[Opening Information given section]
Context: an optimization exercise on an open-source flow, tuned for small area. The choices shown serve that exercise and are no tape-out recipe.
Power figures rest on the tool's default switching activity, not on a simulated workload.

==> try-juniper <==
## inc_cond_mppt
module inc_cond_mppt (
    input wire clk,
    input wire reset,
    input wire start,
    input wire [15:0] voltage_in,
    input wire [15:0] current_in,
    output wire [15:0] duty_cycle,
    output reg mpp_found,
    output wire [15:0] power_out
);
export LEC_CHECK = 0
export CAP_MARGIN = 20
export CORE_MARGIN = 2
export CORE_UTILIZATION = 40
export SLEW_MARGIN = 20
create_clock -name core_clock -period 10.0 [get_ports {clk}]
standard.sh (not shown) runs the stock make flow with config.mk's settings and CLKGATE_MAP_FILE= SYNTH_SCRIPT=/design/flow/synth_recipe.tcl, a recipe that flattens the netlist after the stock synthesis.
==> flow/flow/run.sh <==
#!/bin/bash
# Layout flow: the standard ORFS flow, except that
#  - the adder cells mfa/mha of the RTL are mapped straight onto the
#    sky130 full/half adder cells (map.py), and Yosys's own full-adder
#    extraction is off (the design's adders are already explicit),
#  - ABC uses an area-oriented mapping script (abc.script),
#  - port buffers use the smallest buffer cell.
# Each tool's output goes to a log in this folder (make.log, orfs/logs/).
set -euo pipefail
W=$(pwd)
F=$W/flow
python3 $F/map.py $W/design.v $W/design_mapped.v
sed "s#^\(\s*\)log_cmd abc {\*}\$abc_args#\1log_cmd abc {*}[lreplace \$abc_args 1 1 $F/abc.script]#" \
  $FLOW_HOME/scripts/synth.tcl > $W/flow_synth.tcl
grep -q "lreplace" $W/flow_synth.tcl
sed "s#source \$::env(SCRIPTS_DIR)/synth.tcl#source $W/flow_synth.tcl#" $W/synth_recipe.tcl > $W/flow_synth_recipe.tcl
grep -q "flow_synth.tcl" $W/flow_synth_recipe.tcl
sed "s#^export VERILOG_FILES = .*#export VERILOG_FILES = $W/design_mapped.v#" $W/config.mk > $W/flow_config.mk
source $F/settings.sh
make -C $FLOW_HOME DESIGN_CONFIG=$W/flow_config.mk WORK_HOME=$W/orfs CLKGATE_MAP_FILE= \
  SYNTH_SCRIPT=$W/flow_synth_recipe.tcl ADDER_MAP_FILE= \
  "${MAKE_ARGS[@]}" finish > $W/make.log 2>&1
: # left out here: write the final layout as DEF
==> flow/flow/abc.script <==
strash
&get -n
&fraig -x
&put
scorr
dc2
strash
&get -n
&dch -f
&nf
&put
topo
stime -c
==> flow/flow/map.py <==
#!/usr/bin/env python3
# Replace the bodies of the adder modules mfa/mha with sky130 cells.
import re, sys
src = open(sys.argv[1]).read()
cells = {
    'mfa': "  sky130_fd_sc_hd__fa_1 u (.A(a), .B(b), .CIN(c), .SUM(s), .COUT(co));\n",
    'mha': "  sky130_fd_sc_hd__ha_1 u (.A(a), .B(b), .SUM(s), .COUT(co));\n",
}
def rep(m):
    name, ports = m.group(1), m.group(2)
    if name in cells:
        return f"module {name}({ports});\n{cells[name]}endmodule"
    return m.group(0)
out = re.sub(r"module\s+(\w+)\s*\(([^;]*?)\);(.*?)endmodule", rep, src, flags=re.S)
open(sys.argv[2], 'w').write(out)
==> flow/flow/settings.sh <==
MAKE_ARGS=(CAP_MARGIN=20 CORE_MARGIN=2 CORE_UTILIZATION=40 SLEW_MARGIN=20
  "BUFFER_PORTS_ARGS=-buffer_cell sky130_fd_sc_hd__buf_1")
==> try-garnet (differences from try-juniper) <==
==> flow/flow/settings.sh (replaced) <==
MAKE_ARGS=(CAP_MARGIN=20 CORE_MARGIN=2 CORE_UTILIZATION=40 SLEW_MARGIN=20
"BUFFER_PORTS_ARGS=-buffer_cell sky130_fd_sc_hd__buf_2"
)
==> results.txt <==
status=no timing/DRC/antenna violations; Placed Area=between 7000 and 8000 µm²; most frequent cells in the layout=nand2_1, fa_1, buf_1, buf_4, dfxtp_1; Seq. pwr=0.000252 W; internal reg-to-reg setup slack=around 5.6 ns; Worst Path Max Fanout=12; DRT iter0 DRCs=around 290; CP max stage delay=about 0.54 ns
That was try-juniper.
[Closing Information given section]
[Opening Information given section]
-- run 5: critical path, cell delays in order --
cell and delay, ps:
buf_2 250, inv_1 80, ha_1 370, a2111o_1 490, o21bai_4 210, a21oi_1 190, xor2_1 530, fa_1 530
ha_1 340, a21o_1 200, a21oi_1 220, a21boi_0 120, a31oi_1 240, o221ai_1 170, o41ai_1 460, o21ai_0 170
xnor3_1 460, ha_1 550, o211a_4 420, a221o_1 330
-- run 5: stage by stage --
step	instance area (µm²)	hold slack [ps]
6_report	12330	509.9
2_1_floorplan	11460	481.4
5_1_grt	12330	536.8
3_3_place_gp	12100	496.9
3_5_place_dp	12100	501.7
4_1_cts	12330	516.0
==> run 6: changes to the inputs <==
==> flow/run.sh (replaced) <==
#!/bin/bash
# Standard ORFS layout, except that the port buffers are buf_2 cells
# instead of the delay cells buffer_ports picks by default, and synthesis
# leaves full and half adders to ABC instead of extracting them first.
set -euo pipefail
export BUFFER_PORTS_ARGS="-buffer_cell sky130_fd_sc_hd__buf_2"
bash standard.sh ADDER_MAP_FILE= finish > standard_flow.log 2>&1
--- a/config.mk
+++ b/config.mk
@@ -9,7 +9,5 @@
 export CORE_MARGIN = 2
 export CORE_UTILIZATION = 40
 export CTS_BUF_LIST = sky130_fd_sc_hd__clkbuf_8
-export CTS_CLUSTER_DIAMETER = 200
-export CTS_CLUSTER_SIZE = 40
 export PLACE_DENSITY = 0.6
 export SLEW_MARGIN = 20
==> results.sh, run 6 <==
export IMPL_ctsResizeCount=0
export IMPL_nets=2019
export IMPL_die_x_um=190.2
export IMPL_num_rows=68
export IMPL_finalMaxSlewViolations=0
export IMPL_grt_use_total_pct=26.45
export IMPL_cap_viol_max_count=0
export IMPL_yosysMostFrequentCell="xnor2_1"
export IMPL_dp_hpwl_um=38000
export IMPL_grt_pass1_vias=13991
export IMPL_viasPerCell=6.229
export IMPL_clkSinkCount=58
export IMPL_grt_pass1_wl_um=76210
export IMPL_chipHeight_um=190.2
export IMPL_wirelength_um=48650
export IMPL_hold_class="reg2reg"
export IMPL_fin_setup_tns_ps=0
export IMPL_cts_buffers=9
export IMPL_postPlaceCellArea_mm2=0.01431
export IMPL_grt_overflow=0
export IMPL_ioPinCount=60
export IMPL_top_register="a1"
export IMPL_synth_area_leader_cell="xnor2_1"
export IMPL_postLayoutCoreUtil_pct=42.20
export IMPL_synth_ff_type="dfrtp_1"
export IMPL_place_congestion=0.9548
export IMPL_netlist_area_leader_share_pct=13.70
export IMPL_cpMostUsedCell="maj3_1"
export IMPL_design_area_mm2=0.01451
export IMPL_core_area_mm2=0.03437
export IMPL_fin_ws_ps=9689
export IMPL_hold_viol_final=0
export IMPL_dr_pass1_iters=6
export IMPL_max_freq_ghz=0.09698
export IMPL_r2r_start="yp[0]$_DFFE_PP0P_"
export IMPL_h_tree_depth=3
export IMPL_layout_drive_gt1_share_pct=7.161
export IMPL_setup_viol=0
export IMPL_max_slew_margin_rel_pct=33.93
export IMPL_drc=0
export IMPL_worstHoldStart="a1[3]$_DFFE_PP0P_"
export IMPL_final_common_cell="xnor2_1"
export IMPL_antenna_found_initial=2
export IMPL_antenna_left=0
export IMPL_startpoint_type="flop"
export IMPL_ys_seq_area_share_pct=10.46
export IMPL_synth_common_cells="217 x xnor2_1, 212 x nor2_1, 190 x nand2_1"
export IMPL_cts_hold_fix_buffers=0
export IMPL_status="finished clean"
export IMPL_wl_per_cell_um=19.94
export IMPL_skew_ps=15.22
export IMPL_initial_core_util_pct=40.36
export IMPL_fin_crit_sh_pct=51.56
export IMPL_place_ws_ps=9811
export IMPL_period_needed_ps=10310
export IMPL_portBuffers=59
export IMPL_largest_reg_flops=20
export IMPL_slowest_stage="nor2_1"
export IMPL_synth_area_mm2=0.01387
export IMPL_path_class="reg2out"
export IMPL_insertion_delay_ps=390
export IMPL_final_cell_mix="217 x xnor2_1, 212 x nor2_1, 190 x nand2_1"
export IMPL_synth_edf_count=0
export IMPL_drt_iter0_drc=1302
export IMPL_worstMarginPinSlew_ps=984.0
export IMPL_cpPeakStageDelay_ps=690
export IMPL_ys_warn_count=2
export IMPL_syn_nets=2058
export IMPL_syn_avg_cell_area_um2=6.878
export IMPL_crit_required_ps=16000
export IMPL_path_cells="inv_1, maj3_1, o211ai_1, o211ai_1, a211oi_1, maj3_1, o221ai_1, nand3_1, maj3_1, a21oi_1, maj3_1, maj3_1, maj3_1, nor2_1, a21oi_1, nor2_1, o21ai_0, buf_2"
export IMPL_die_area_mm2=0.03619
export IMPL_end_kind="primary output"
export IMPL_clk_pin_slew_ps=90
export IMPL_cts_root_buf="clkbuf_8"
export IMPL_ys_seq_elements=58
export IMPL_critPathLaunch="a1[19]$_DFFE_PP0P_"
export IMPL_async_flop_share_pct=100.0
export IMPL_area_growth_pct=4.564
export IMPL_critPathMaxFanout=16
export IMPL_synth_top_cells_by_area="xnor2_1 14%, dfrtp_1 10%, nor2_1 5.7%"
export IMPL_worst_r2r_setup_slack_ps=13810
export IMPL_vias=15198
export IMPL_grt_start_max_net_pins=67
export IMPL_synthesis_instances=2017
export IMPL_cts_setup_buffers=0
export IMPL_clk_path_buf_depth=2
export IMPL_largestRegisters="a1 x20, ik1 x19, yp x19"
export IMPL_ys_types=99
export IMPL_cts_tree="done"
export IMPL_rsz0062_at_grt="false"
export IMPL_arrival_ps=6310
[Closing Information given section]
Problem statement =
Using the data above, print exactly the lines from the line that contains "export IMPL_cts_buffers=9" through the line that contains "export IMPL_layout_drive_gt1_share_pct=7.161", with both included.

Problem solution =
export IMPL_cts_buffers=9
export IMPL_postPlaceCellArea_mm2=0.01431
export IMPL_grt_overflow=0
export IMPL_ioPinCount=60
export IMPL_top_register="a1"
export IMPL_synth_area_leader_cell="xnor2_1"
export IMPL_postLayoutCoreUtil_pct=42.20
export IMPL_synth_ff_type="dfrtp_1"
export IMPL_place_congestion=0.9548
export IMPL_netlist_area_leader_share_pct=13.70
export IMPL_cpMostUsedCell="maj3_1"
export IMPL_design_area_mm2=0.01451
export IMPL_core_area_mm2=0.03437
export IMPL_fin_ws_ps=9689
export IMPL_hold_viol_final=0
export IMPL_dr_pass1_iters=6
export IMPL_max_freq_ghz=0.09698
export IMPL_r2r_start="yp[0]$_DFFE_PP0P_"
export IMPL_h_tree_depth=3
export IMPL_layout_drive_gt1_share_pct=7.161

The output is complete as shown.